Your task is to count the lines of the records that contain "strobe". Answer with the number and nothing else.

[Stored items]
* * * * *
**src/common/sync_source_pkg.sv**
```systemverilog
// Constants, codes and carrier types for the compare sync source selector
package sync_source_pkg;

   // ----------------------------------------------------------------
   // Register bus geometry
   // ----------------------------------------------------------------
   localparam int ADDR_WIDTH = 4;              // Register address width
   localparam int DATA_WIDTH = 16;             // Register data width

   // ----------------------------------------------------------------
   // Register offsets
   // ----------------------------------------------------------------
   localparam logic [ADDR_WIDTH-1:0] OFS_SYNC_CONTROL = 4'h0; // Source select
   localparam logic [ADDR_WIDTH-1:0] OFS_UNIT_CONTROL = 4'h1; // Unit on/off
   localparam logic [ADDR_WIDTH-1:0] OFS_UNIT_STATUS  = 4'h2; // Status flags

   // ----------------------------------------------------------------
   // Field positions
   // ----------------------------------------------------------------
   localparam int SEL_LSB       = 0;           // Select field low bit
   localparam int SEL_MSB       = 4;           // Select field high bit
   localparam int ENABLE_BIT    = 0;           // Unit enable bit
   localparam int SEEN_BIT      = 0;           // Sticky event seen
   localparam int SELF_BIT      = 1;           // Own unit selected
   localparam int INERT_BIT     = 2;           // Inert code selected

   // ----------------------------------------------------------------
   // Selection codes
   // ----------------------------------------------------------------
   localparam logic [4:0] SEL_NONE      = 5'h00; // No source
   localparam logic [4:0] SEL_OC_FIRST  = 5'h01; // Compare unit one
   localparam logic [4:0] SEL_OC_LAST   = 5'h04; // Compare unit four
   localparam logic [4:0] SEL_TRIG_GEN  = 5'h0A; // Trigger generator output
   localparam logic [4:0] SEL_TMR_FIRST = 5'h0B; // Timer one
   localparam logic [4:0] SEL_IC_FIRST  = 5'h10; // Input capture one
   localparam logic [4:0] SEL_CMP_FIRST = 5'h18; // Analog comparator one
   localparam logic [4:0] SEL_ADC       = 5'h1B; // Converter
   localparam logic [4:0] SEL_CHARGE_TIME_MEASURE_BLOCK      = 5'h1C; // Charge time block
   localparam logic [4:0] SEL_IRQ_ONE   = 5'h1D; // External pin one
   localparam logic [4:0] SEL_IRQ_TWO   = 5'h1E; // External pin two
   localparam logic [4:0] SEL_OWN_MATCH = 5'h1F; // Own secondary match

   // ----------------------------------------------------------------
   // Counts and reset values
   // ----------------------------------------------------------------
   localparam int NUM_CODES   = 32;            // Codes of the select field
   localparam int NUM_UNITS   = 4;             // Compare units
   localparam int NUM_TIMERS  = 5;             // Timers
   localparam int NUM_CAPTURE = 4;             // Capture units
   localparam int NUM_CMP     = 3;             // Analog comparators
   localparam logic [4:0] SEL_RESET = 5'h0C;   // Timer two after reset

   // ----------------------------------------------------------------
   // Carrier types
   // ----------------------------------------------------------------
   typedef struct packed {
      logic [ADDR_WIDTH-1:0] addr;             // Register index
      logic [DATA_WIDTH-1:0] wdata;            // Write data
      logic                  write;            // Write strobe
      logic                  read;             // Read strobe
   } reg_req_s;

   typedef struct packed {
      logic                   own_match;                 // Own match pulse
      logic                   external_irq_pin_one;      // Pin one level
      logic                   external_irq_pin_two;      // Pin two level
      logic                   charge_time_measure_block; // Charge time event
      logic                   adc_event;                 // Converter event
      logic [NUM_CMP-1:0]     analog_comparator;         // Comparators 1..3
      logic [NUM_CAPTURE-1:0] input_capture;             // Captures 1..4
      logic [NUM_TIMERS-1:0]  timer_event;               // Timers 1..5
      logic [NUM_UNITS-1:0]   trigger_generator_output;  // Generator 0..3
      logic [NUM_UNITS-1:0]   other_compare_unit;        // Trigger outs 1..4
   } source_events_s;

endpackage

```
**src/logic/event_edge_sync.sv**
```systemverilog
// Two-stage synchroniser with rising edge detection for a vector of events
`timescale 1ns/1ps

module event_edge_sync
#(
   parameter int WIDTH = 32                   // Number of event lines
)
(
   input  wire logic             clk_sys,     // System clock
   input  wire logic             rst,         // Synchronous reset
   input  wire logic [WIDTH-1:0] event_in,    // Raw event levels
   output      logic [WIDTH-1:0] event_pulse  // One-cycle rising edges
);

   // ----------------------------------------------------------------
   // Parameter check
   // ----------------------------------------------------------------
   if (WIDTH < 1)
   begin : g_bad_width
      $error("event_edge_sync: WIDTH must be at least one");
   end

   // ----------------------------------------------------------------
   // State
   // ----------------------------------------------------------------
   typedef struct packed {
      logic [WIDTH-1:0] stage_one;            // First synchroniser stage
      logic [WIDTH-1:0] stage_two;            // Second synchroniser stage
      logic [WIDTH-1:0] previous;             // Stage two one cycle ago
   } edge_state_s;

   edge_state_s state;                        // Registered state
   edge_state_s next_state;                   // Next state

   // Shift the chain; stage one feeds only stage two
   always_comb
   begin
      next_state           = state;
      next_state.stage_one = event_in;
      next_state.stage_two = state.stage_one;
      next_state.previous  = state.stage_two;
   end

   // Register the state
   always_ff @(posedge clk_sys)
   begin
      if (rst)
      begin
         state <= '0;
      end
      else
      begin
         state <= next_state;
      end
   end

   // Edge seen after synchronisation
   assign event_pulse = state.stage_two & ~state.previous;

endmodule // event_edge_sync

```
**src/logic/compare_sync_source_select.sv**
```systemverilog
// Sync and trigger source selection for one output compare unit
//
// Design decisions made here: the address-and-strobe port and the register offsets.
`timescale 1ns/1ps


module compare_sync_source_select
#(
   parameter int UNIT_INDEX = 1               // This unit, one to four
)
(
   input  wire logic                             clk_sys,
   input  wire logic                             rst,
   input  wire sync_source_pkg::reg_req_s        reg_req,
   output      logic [sync_source_pkg::DATA_WIDTH-1:0] reg_rdata,
   input  wire sync_source_pkg::source_events_s  src,
   output      logic                             sync_event,
   output      logic                             trigger_out,
   output      logic                             unit_enabled
);

   // ----------------------------------------------------------------
   // Parameter check
   // ----------------------------------------------------------------
   if (UNIT_INDEX < 1 || UNIT_INDEX > sync_source_pkg::NUM_UNITS)
   begin : g_bad_unit
      $error("compare_sync_source_select: UNIT_INDEX out of range");
   end

   // The field must span the code space and each source group its codes
   if (sync_source_pkg::NUM_CODES != 2 ** (sync_source_pkg::SEL_MSB + 1) ||
       sync_source_pkg::NUM_UNITS != 4 || sync_source_pkg::NUM_TIMERS != 5 ||
       sync_source_pkg::NUM_CAPTURE != 4 || sync_source_pkg::NUM_CMP != 3)
   begin : g_bad_layout
      $error("compare_sync_source_select: package counts do not fit the codes");
   end

   // Code that would name this unit as its own source
   localparam logic [4:0] SEL_SELF =
      5'(sync_source_pkg::SEL_OC_FIRST + UNIT_INDEX - 1);

   // ----------------------------------------------------------------
   // Decoding helpers
   // ----------------------------------------------------------------

   // True when a code is one of the reserved, inert ones
   // Reserved codes sit in two gaps of the code space
   function automatic logic code_is_inert(input logic [4:0] code);
      logic low_gap;                          // Between units and generator
      logic high_gap;                         // Between captures and comparators

      begin
         low_gap  = (code > sync_source_pkg::SEL_OC_LAST) &&
                    (code < sync_source_pkg::SEL_TRIG_GEN);
         high_gap = (code >= 5'h14) &&
                    (code < sync_source_pkg::SEL_CMP_FIRST);
         code_is_inert = low_gap || high_gap;
      end
   endfunction

   // True when a code routes a live source to this unit
   function automatic logic code_is_live(input logic [4:0] code);
      begin
         code_is_live = (code != sync_source_pkg::SEL_NONE) &&
                        !code_is_inert(code) &&
                        (code != SEL_SELF);
      end
   endfunction

   // ----------------------------------------------------------------
   // State
   // ----------------------------------------------------------------
   typedef struct packed {
      logic [4:0]                         sel;        // Source select
      logic                               enabled;    // Unit switched on
      logic                               seen;       // Sticky event flag
      logic                               sync_event; // Sync pulse out
      logic                               trig_out;   // Trigger out pulse
      logic [sync_source_pkg::DATA_WIDTH-1:0] rdata;  // Read data
   } sel_state_s;

   sel_state_s state;                         // Registered state
   sel_state_s next_state;                    // Next state

   // ----------------------------------------------------------------
   // Event vector indexed by selection code
   // ----------------------------------------------------------------
   logic [sync_source_pkg::NUM_CODES-1:0] raw_events;   // Raw levels
   logic [sync_source_pkg::NUM_CODES-1:0] event_pulses; // Synced edges

   // Place each source at the index equal to its code
   // Codes with no source stay low, so reserved codes can never pulse
   always_comb
   begin
      raw_events = '0;

      // Other compare units' trigger outs
      for (int i = 0; i < sync_source_pkg::NUM_UNITS; i++)
      begin
         raw_events[32'(sync_source_pkg::SEL_OC_FIRST) + i] =
            src.other_compare_unit[i];
      end

      // Generator output dedicated to this unit
      raw_events[sync_source_pkg::SEL_TRIG_GEN] =
         src.trigger_generator_output[UNIT_INDEX-1];

      // Timers in ascending order
      for (int i = 0; i < sync_source_pkg::NUM_TIMERS; i++)
      begin
         raw_events[32'(sync_source_pkg::SEL_TMR_FIRST) + i] =
            src.timer_event[i];
      end

      // Capture events in ascending order
      for (int i = 0; i < sync_source_pkg::NUM_CAPTURE; i++)
      begin
         raw_events[32'(sync_source_pkg::SEL_IC_FIRST) + i] =
            src.input_capture[i];
      end

      // Comparators in ascending order
      for (int i = 0; i < sync_source_pkg::NUM_CMP; i++)
      begin
         raw_events[32'(sync_source_pkg::SEL_CMP_FIRST) + i] =
            src.analog_comparator[i];
      end

      // Single sources at the top of the code space
      raw_events[sync_source_pkg::SEL_ADC]  = src.adc_event;
      raw_events[sync_source_pkg::SEL_CHARGE_TIME_MEASURE_BLOCK] =
         src.charge_time_measure_block;
      raw_events[sync_source_pkg::SEL_IRQ_ONE] =
         src.external_irq_pin_one;
      raw_events[sync_source_pkg::SEL_IRQ_TWO] =
         src.external_irq_pin_two;
      raw_events[sync_source_pkg::SEL_OWN_MATCH] =
         src.own_match;
   end

   // Synchronise every line and find its rising edge
   // The mux sits behind the chain: one chain serves every code, and a
   // select change also acts on edges already in flight
   event_edge_sync
   #(
      .WIDTH       (sync_source_pkg::NUM_CODES)
   )
   u_edge_sync
   (
      .clk_sys     (clk_sys),
      .rst         (rst),
      .event_in    (raw_events),
      .event_pulse (event_pulses)
   );

   // ----------------------------------------------------------------
   // Next-state logic
   // ----------------------------------------------------------------
   logic sel_live;                            // Current code is routable
   logic picked;                              // Selected line pulsed
   logic write_enable;                        // Unit control written
   logic clear_seen;                          // Software clears flag

   // Decode bus access and the selected event
   // A unit that names itself is treated as having no source
   always_comb
   begin
      sel_live     = code_is_live(state.sel);
      picked       = sel_live && event_pulses[state.sel];
      write_enable = reg_req.write &&
                     (reg_req.addr == sync_source_pkg::OFS_UNIT_CONTROL);
      clear_seen   = reg_req.write &&
                     (reg_req.addr == sync_source_pkg::OFS_UNIT_STATUS) &&
                     reg_req.wdata[sync_source_pkg::SEEN_BIT];
   end

   // Compute the next state
   always_comb
   begin
      next_state = state;

      // Select field write; upper bits are not stored
      if (reg_req.write &&
          (reg_req.addr == sync_source_pkg::OFS_SYNC_CONTROL))
      begin
         next_state.sel =
            reg_req.wdata[sync_source_pkg::SEL_MSB:
                          sync_source_pkg::SEL_LSB];
      end

      // Unit on/off and the trigger pulse on switch-off
      // Units that select this one still take the pulse; software must
      // deselect this unit there before switching it off
      next_state.trig_out = 1'b0;
      if (write_enable)
      begin
         next_state.enabled =
            reg_req.wdata[sync_source_pkg::ENABLE_BIT];
         // Falling from on to off
         if (state.enabled &&
             !reg_req.wdata[sync_source_pkg::ENABLE_BIT])
         begin
            next_state.trig_out = 1'b1;
         end
      end

      // Sync pulse follows the selected source
      next_state.sync_event = picked;

      // Sticky flag: a new event beats a clear
      // so an event that lands with the clear is never lost
      if (picked)
      begin
         next_state.seen = 1'b1;
      end
      else if (clear_seen)
      begin
         next_state.seen = 1'b0;
      end

      // Read data for the cycle after the strobe
      // and zero in every other cycle
      next_state.rdata = '0;
      if (reg_req.read)
      begin
         case (reg_req.addr)
            // Select field in the low bits
            sync_source_pkg::OFS_SYNC_CONTROL:
            begin
               next_state.rdata[sync_source_pkg::SEL_MSB:
                                sync_source_pkg::SEL_LSB] = state.sel;
            end

            // Enable bit
            sync_source_pkg::OFS_UNIT_CONTROL:
            begin
               next_state.rdata[sync_source_pkg::ENABLE_BIT] =
                  state.enabled;
            end

            // Status flags
            sync_source_pkg::OFS_UNIT_STATUS:
            begin
               next_state.rdata[sync_source_pkg::SEEN_BIT] = state.seen;
               next_state.rdata[sync_source_pkg::SELF_BIT] =
                  (state.sel == SEL_SELF);
               next_state.rdata[sync_source_pkg::INERT_BIT] =
                  code_is_inert(state.sel);
            end

            // Unmapped reads return zero
            default:
            begin
               next_state.rdata = '0;
            end
         endcase
      end
   end

   // ----------------------------------------------------------------
   // State register
   // ----------------------------------------------------------------

   // Register the whole state; reset selects timer two
   // The synchroniser shares this reset, so no stale edge follows it
   always_ff @(posedge clk_sys)
   begin
      if (rst)
      begin
         state            <= '0;
         state.sel        <= sync_source_pkg::SEL_RESET;
      end
      else
      begin
         state <= next_state;
      end
   end

   // ----------------------------------------------------------------
   // Outputs, all straight from flip-flops
   // ----------------------------------------------------------------
   // Pulses last one cycle; the enable level holds until rewritten
   assign reg_rdata    = state.rdata;         // Read data
   assign sync_event   = state.sync_event;    // Selected event pulse
   assign trigger_out  = state.trig_out;      // Switch-off pulse
   assign unit_enabled = state.enabled;       // Unit on

endmodule // compare_sync_source_select

```
**config.mk**
```make
export PLATFORM = sky130hd
export DESIGN_NAME = compare_sync_source_select
export DESIGN_NICKNAME = d
export VERILOG_FILES = /design/src/common/sync_source_pkg.sv /design/src/logic/event_edge_sync.sv /design/src/logic/compare_sync_source_select.sv
export SDC_FILE = /design/constraint.sdc
export NUM_CORES = 1
export LEC_CHECK = 0
export BUFFER_PORTS_ARGS = -buffer_cell sky130_fd_sc_hd__buf_2
export CAP_MARGIN = 5
export CORE_MARGIN = 10
export CORE_UTILIZATION = 47
export DETAILED_ROUTE_END_ITERATION = 16
export MAX_ROUTING_LAYER = met4
export PLACE_DENSITY_LB_ADDON = 0.08
export REMOVE_ABC_BUFFERS = 1
export SLEW_MARGIN = 20
export SYNTH_ARGS = -nofsm -noshare
export SYNTH_HDL_FRONTEND = slang
export SYNTH_SLANG_ARGS = --single-unit
```
**constraint.sdc**
```tcl
create_clock -name clk_sys -period 1.5 [get_ports clk_sys]
set_input_delay 0 -clock clk_sys [delete_from_list [all_inputs] [get_ports clk_sys]]
set_output_delay 0 -clock clk_sys [all_outputs]
set_load 0.01 [all_outputs]
```
==> impl_results.md <==
- Outcome: finished, violations left
- Failing checks: negative setup slack
- Layout fillers: 458
- Startpoint of the tightest hold check path: reg_req[20]
- Most common cell in the netlist: dfxtp_1
- Insertion delay of the later-clocked pin in the worst-skew pair: 340 ps
- First-pass iteration count of the detailed router: 4
- GRT overflow: 0
- TritonCTS buffer count: 9
- Least setup slack across all paths after layout: -78.4 ps
- Maximum frequency from static timing analysis: 634 MHz
- DRC violation count after routing: 0
- Antenna violations before repair: 0
- FF+latch count, synth: 80
- Gp weighted congestion: 0.892
- R2r endpoint: state[18]
- Initial DRC Count: 57
- Ant. Diodes: 0
- Library cells used by synthesis: 41
- Final cell count without fillers: 419
- Number of cells in the design after placement: 370
- Number of instances in the synthesized netlist: 260
- Total via count after detailed routing: 1,912
- Sum Neg Setup Slack: -78.4 ps
- Tcrit/Tclk final: 1.05
- Worst min-delay path category: in2reg
- Total leakage power: 1.53 nW
- Share of post-route cells with drive strength above 1: 0.242
- Number of nets in the layout: 391
- CTS sink count: 80
- Worst Hold Endpoint: reg_rdata[0]
- Mean Syn Cell Area: 10.7 µm²
- DR WL/cell: 12.0 µm
- Number of synthesized flops with an enable pin: 0
- Final Instance Area: 0.00361 mm²
- I/O pin total: 68
- Share of the synthesized area in the top cell type: 0.575
- Main area contributors after synthesis: dfxtp_1, nor2b_1, buf_4, nor2_1, mux2i_1
- Row count: 27
- Min Tclk post-route: 1580 ps
- Slew Viols, Final: 0
- Effective utilization at floorplan: 0.494
- # Post-CTS Setup Buffers: 0
- Crit path required time: 1790 ps
- Kind of launch point of the worst setup path: register
- Netlist Area Pre-Place: 0.00279 mm²
- Library cell used as clock root buffer: clkbuf_8
- Hold Crit Depth: 3
- Synth area leader: dfxtp_1
- Reg-to-reg critical path startpoint: state[20]
- Synthesis-to-layout area growth: 29.6%
- Top_reg_cell synth: dfxtp_1
- Crit-path max FO: 9
- Clock slew at the register clock pins of the worst setup and hold paths: 70 ps
- Setup repair after global routing missed its margin: true
- Antenna Nets Post-Route: 0
- Worst clock skew: 3.78 ps
- Vias in the first global route: 1,968
- R2R Setup Slk: -80 ps
- CP Data Arrival Time: 1860 ps
- Share of async-settable or async-resettable flops after synthesis: 0
- Total wirelength of the detailed-routed design: 5030 µm
- Portion of the post-synthesis area used by sequential elements: 0.575
- Post-place setup slack: -227 ps
- Path depth of the worst reg2reg path: 6
- Area of the placeable core: 0.00564 mm²
- Type of element capturing the critical path: register
- Drt via density: 4.56
- Peak ir drop on the vdd network: 0.000723 V
- Global-route wire length before repair: 8770 µm
- Category of the most critical setup path: reg2reg
- H-tree level count: 3
- Clock tree from TritonCTS: built
- Power Density: 1090 mW/mm²
- GRT Util Overall: 0.114
- Instance area after placement: 0.00303 mm²
- Number of max-capacitance violations reported: 0
- Number of warnings issued by yosys: 0
- Detailed placement HPWL: 3370 µm
- Hold Vio Cnt, Final: 0
- Floorplan die height: 97.0 µm
- Largest net degree at the start of global routing: 41
- DIE AREA: 0.00941 mm²
- List of most frequent post-synthesis cells: dfxtp_1, nor2b_1, buf_4
- Maximum buffer depth of the clock tree: 2
- Number of setup violations in the final report: 1
- Quantity of I/O buffers inserted on ports: 42
- Die extent in x: 97.0 µm
==> critical path, cell delays in order, from the launching register on <==
cell and delay [ps]:
dfxtp_4 380, buf_4 140, nor2_1 90, a311oi_1 100
a2111o_1 400, a311oi_2 260, a31o_1 140
==> flip-flops by register name (all words and copies together), names as in the netlist <==
signal	count
unit_enabled	1
u_edge_sync.state	22
state	6
trigger_out	1
u_edge_sync.next_state	44
sync_event	1
reg_rdata	5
* * * * *
### RESPONSE
4